Pour François Godement, directeur d’Asia Centre et chercheur à l’European Council on Foreign Relations, ces « mesures ciblées » sont délibérément consensuelles afin de ne pas braquer d’autres grands acteurs internationaux comme la Chine. « En matière de sanctions, on hésite toujours entre deux objectifs : frapper fort pour faire bonne impression, ou prendre des décisions compatibles avec les autres acteurs du dossier, résume-t-il. Ces sanctions dérivent de celles qui frappent déjà la Corée du Nord et que la Chine a acceptées. Elles permettent ainsi de continuer à discuter avec Pékin ou l’Anase [Association des nations de l’Asie du Sud-Est] sans les froisser. Il y a donc un progrès dans la gestuelle. Quant à l’efficacité, c’est une autre affaire... »

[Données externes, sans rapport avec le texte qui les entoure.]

**config.mk**
```make
export PLATFORM = sky130hd
export DESIGN_NAME = branch_resolve
export DESIGN_NICKNAME = d
export VERILOG_FILES = /design/src/rtl/branch_pkg.sv /design/src/rtl/branch_cond_eval.sv /design/src/rtl/branch_resolve.sv
export SDC_FILE = /design/constraint.sdc
export NUM_CORES = 1
export LEC_CHECK = 0
export CAP_MARGIN = 15
export CORE_UTILIZATION = 45
export DETAILED_ROUTE_END_ITERATION = 10
export PLACE_DENSITY = 0.92
export SLEW_MARGIN = 20
export SYNTH_ARGS = -nofsm -noshare
export SYNTH_HDL_FRONTEND = slang
export SYNTH_SLANG_ARGS = --single-unit
```
**constraint.sdc**
```tcl
create_clock -name clk -period 5.5 [get_ports clk]
set_input_delay 1.1 -clock clk [delete_from_list [all_inputs] [get_ports clk]]
set_output_delay 1.1 -clock clk [all_outputs]
set_load 0.05 [all_outputs]
```
**src/rtl/branch_pkg.sv**
```systemverilog
// Shared definitions for the decode-stage branch resolution unit.
package branch_pkg;

    // Branch opcodes in inst[15:12]
    localparam logic [3:0] OP_B  = 4'hC;
    localparam logic [3:0] OP_BR = 4'hD;

    // Condition codes in inst[11:9]
    typedef enum logic [2:0] {
        CC_NE     = 3'b000,
        CC_EQ     = 3'b001,
        CC_GT     = 3'b010,
        CC_LT     = 3'b011,
        CC_GTE    = 3'b100,
        CC_LTE    = 3'b101,
        CC_OV     = 3'b110,
        CC_UNCOND = 3'b111
    } cond_e;

    // Resolution FSM: IDLE resolves immediately, WAIT holds the front end
    typedef enum logic {
        IDLE = 1'b0,
        WAIT = 1'b1
    } br_state_e;

    // PC-relative offset: signed 9-bit halfword displacement scaled to bytes
    function automatic logic [15:0] b_offset(input logic [8:0] imm9);
        return {{6{imm9[8]}}, imm9, 1'b0};
    endfunction

endpackage

```
**src/rtl/branch_cond_eval.sv**
```systemverilog
// Combinational branch condition evaluation against flags {Z,V,N}.
module branch_cond_eval
    import branch_pkg::*;
(
    input  cond_e      ccc,
    input  logic [2:0] flags,
    output logic       taken
);

    logic z, v, n;
    assign z = flags[2];
    assign v = flags[1];
    assign n = flags[0];

    // Map condition code to the flag predicate
    always_comb begin
        taken = 1'b0;
        case (ccc)
            CC_NE:     taken = ~z;
            CC_EQ:     taken = z;
            CC_GT:     taken = ~z & ~n;
            CC_LT:     taken = n;
            CC_GTE:    taken = z | (~z & ~n);
            CC_LTE:    taken = n | z;
            CC_OV:     taken = v;
            CC_UNCOND: taken = 1'b1;
            default:   taken = 1'b0;
        endcase
    end

endmodule

```
**src/rtl/branch_resolve.sv**
```systemverilog
// Decode-stage branch resolution: evaluates B/BR against flags, computes the
// real target, drives predictor update strobes and stalls on flag/register
// hazards.
module branch_resolve
    import branch_pkg::*;
#(
    parameter int FLAG_WAIT = 1,
    parameter int CNT_W     = 16
) (
    input  logic             clk,
    input  logic             rst,
    input  logic             IF_ID_valid,
    input  logic [15:0]      IF_ID_inst,
    input  logic [15:0]      IF_ID_PC_next,
    input  logic [1:0]       IF_ID_prediction,
    input  logic [15:0]      IF_ID_predicted_target,
    input  logic             ID_EX_sets_flags,
    input  logic [2:0]       flags,
    input  logic [15:0]      BR_reg_data,
    input  logic             BR_reg_hazard,
    output logic             is_branch,
    output logic             branch_stall,
    output logic             actual_taken,
    output logic [15:0]      actual_target,
    output logic             wen_BTB,
    output logic             wen_BHT,
    output logic             update_PC,
    output logic [CNT_W-1:0] branch_count,
    output logic [CNT_W-1:0] mispredict_count
);

    localparam int WCW = $clog2(FLAG_WAIT + 1);

    br_state_e        state_q, state_d;
    logic [WCW-1:0]   wait_cnt_q, wait_cnt_d;
    logic [CNT_W-1:0] bcnt_q, bcnt_d;
    logic [CNT_W-1:0] mcnt_q, mcnt_d;

    logic [3:0]  opcode;
    cond_e       ccc;
    logic        is_br_reg;
    logic        hazard;
    logic [15:0] branch_target;
    logic        cond_taken;
    logic        stall, res, res_g;
    logic        mispredicted, miscomputed;

    assign opcode    = IF_ID_inst[15:12];
    assign ccc       = cond_e'(IF_ID_inst[11:9]);
    assign is_br_reg = (opcode == OP_BR);
    assign is_branch = IF_ID_valid & ((opcode == OP_B) | is_br_reg);

    assign branch_target = is_br_reg ? BR_reg_data
                                     : IF_ID_PC_next + b_offset(IF_ID_inst[8:0]);

    // Unconditional branches never depend on flags still in flight
    assign hazard = is_branch & (((ccc != CC_UNCOND) & ID_EX_sets_flags) |
                                 (is_br_reg & BR_reg_hazard));

    branch_cond_eval u_cond (
        .ccc   (ccc),
        .flags (flags),
        .taken (cond_taken)
    );

    // Resolution FSM next state; EX holds a bubble during WAIT so flag
    // writes from EX are not rechecked there
    always_comb begin
        state_d    = state_q;
        wait_cnt_d = wait_cnt_q;
        stall      = 1'b0;
        res        = 1'b0;
        case (state_q)
            IDLE: begin
                if (hazard) begin
                    stall      = 1'b1;
                    state_d    = WAIT;
                    wait_cnt_d = WCW'(FLAG_WAIT - 1);
                end else if (is_branch) begin
                    res = 1'b1;
                end
            end
            WAIT: begin
                if ((wait_cnt_q != '0) || (is_br_reg && BR_reg_hazard)) begin
                    stall = 1'b1;
                    if (wait_cnt_q != '0) wait_cnt_d = wait_cnt_q - 1'b1;
                end else if (is_branch) begin
                    res     = 1'b1;
                    state_d = IDLE;
                end
            end
            default: state_d = IDLE;
        endcase
    end

    // Reset forces the stall and strobes low at once, even mid-WAIT
    assign res_g        = res & ~rst;
    assign branch_stall = stall & ~rst;

    assign mispredicted = IF_ID_prediction[1] != cond_taken;
    assign miscomputed  = IF_ID_predicted_target != branch_target;

    // Resolve-cycle outputs; all quiet outside a resolve cycle
    always_comb begin
        actual_taken  = 1'b0;
        actual_target = 16'h0000;
        wen_BHT       = 1'b0;
        wen_BTB       = 1'b0;
        update_PC     = 1'b0;
        if (res_g) begin
            actual_taken  = cond_taken;
            actual_target = cond_taken ? branch_target : IF_ID_PC_next;
            wen_BHT       = mispredicted;
            wen_BTB       = cond_taken & miscomputed;
            update_PC     = mispredicted | (cond_taken & miscomputed);
        end
    end

    // Saturating performance counters
    always_comb begin
        bcnt_d = bcnt_q;
        mcnt_d = mcnt_q;
        if (res_g && (bcnt_q != '1))     bcnt_d = bcnt_q + 1'b1;
        if (update_PC && (mcnt_q != '1)) mcnt_d = mcnt_q + 1'b1;
    end

    // State, wait counter and performance counter registers
    always_ff @(posedge clk or posedge rst) begin
        if (rst) begin
            state_q    <= IDLE;
            wait_cnt_q <= '0;
            bcnt_q     <= '0;
            mcnt_q     <= '0;
        end else begin
            state_q    <= state_d;
            wait_cnt_q <= wait_cnt_d;
            bcnt_q     <= bcnt_d;
            mcnt_q     <= mcnt_d;
        end
    end

    assign branch_count     = bcnt_q;
    assign mispredict_count = mcnt_q;

endmodule

```
Yosys cells after proc, flatten, opt, wreduce, memory -nomap -nowiden. Index checks and enable logic that the tools add are counted.

Output and inout port bits: 54. Memory bits (writable): 0. Logic and storage cells: 69. Input bits: 74. Memories kept: 0. Latch bits: 0. Register bits after elaboration: 34. Memory bits (read-only): 0.

Multipliers: 0. Add/sub/neg operators: 4. Div/mod/pow operators: 0. Muxes and demuxes: 22. Bitwise logic cells: 17. Shifts and indexed selects: 0. Magnitude comparators: 0. Equality and inequality tests: 16. Reductions and logical operators: 6.

Operators by type and width (number): $mux 16 (3); $add 16x1->16 const B (2); $ne 16x16->1 const B (2); $add 16x16->16 (1); $ne 16x16->1 (1); $mux 1 (14); $eq 3x3->1 const B (4); $and 1x1->1 (8); $eq 4x4->1 const B (2); $pmux 1 s2 (4); $pmux 1 s8 (1); $eq 3x2->1 const B (2); $or 1x1->1 (5); $not 1->1 (4); $eq 3x1->1 const B (1); $logic_and 1x1->1 (3); $logic_not 3->1 (1); $ne 3x3->1 const B (1); $ne 2x1->1 const B (1); $ne 2x2->1 const B (1); $reduce_and 2->1 (1); $logic_or 1x1->1 (1); $ne 1x1->1 (1); $sub 1x1->1 const B (1).

Logic depth before layout (Yosys ltp).
Depth in word-level cells: 9. Depth in mapped cells: 12. Gate-level depth less buffers: 11.

Cells and area by module. A second synthesis with hierarchy kept.

Cell total of the unflattened synthesis: 361. Area total of the unflattened synthesis: 3104.2 sq um.

By module, submodules not included: branch_resolve (area each 3027.9 sq um, cells each 350, times used 1, sequential area each 825.8 sq um); branch_cond_eval (area each 76.3 sq um, cells each 11, times used 1, sequential area each 0.0 sq um).

Worst setup path after synthesis. Ideal clock, no wire load.

Path kind: input-to-output. Start: input port IF_ID_inst[0]. End: output port update_PC. Stages on the path: 12. Arrival time: 3.942 ns. Required time: 4.400 ns. Buffers on the path: 1. Path slack: 0.458 ns. Cells stage by stage: ha_1 -> fa_1 -> a211oi_2 -> o21ai_2 -> xnor2_1 -> o21ai_0 -> xnor2_1 -> nand4_2 -> nor4_4 -> buf_6 -> and4bb_2 -> o21ai_1.

Cells in the longest elaborated chain, start to end: 6.

RTL lines: from (decl) (RTL line branch_resolve.sv:13) `input logic [15:0] IF_ID_inst,`; $add 16x16->16 (RTL line branch_resolve.sv:54) `: IF_ID_PC_next + b_offset(IF_ID_inst[8:0]);`; $mux 16 (RTL line branch_resolve.sv:53) `assign branch_target = is_br_reg ? BR_reg_data`; $ne 16x16->1 (RTL line branch_resolve.sv:101) `assign miscomputed = IF_ID_predicted_target != branch_target;`; $and 1x1->1 (RTL line branch_resolve.sv:115) `update_PC = mispredicted | (cond_taken & miscomputed);`; $or 1x1->1 (RTL line branch_resolve.sv:115); $mux 1 (RTL line branch_resolve.sv:110) `if (res_g) begin`; to (decl) (RTL line branch_resolve.sv:27) `output logic update_PC,`.

No other way between the ends.

Worst setup path in the final report.
Start: input port IF_ID_PC_next[1]. End: output port update_PC.

Cells in the longest elaborated chain, start to end: 6.

RTL lines: from (decl) (RTL line branch_resolve.sv:14) `input logic [15:0] IF_ID_PC_next,`; $add 16x16->16 (RTL line branch_resolve.sv:54); $mux 16 (RTL line branch_resolve.sv:53); $ne 16x16->1 (RTL line branch_resolve.sv:101); $and 1x1->1 (RTL line branch_resolve.sv:115); $or 1x1->1 (RTL line branch_resolve.sv:115); $mux 1 (RTL line branch_resolve.sv:110).

No other way between the ends.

Plutôt que de chercher à satisfaire l’opposition birmane ou les opinions publiques occidentales en frappant fort, l’Union européenne cherche à garder autour de la table les acteurs régionaux qui ont une véritable influence sur le régime birman comme la Chine, l’Inde, la Malaisie, la Thaïlande ou encore Singapour. « L’idéal serait d’amener ces acteurs à discuter de la question birmane, mais ce sera difficile car certains ont trop d’intérêts à défendre », résume-t-il.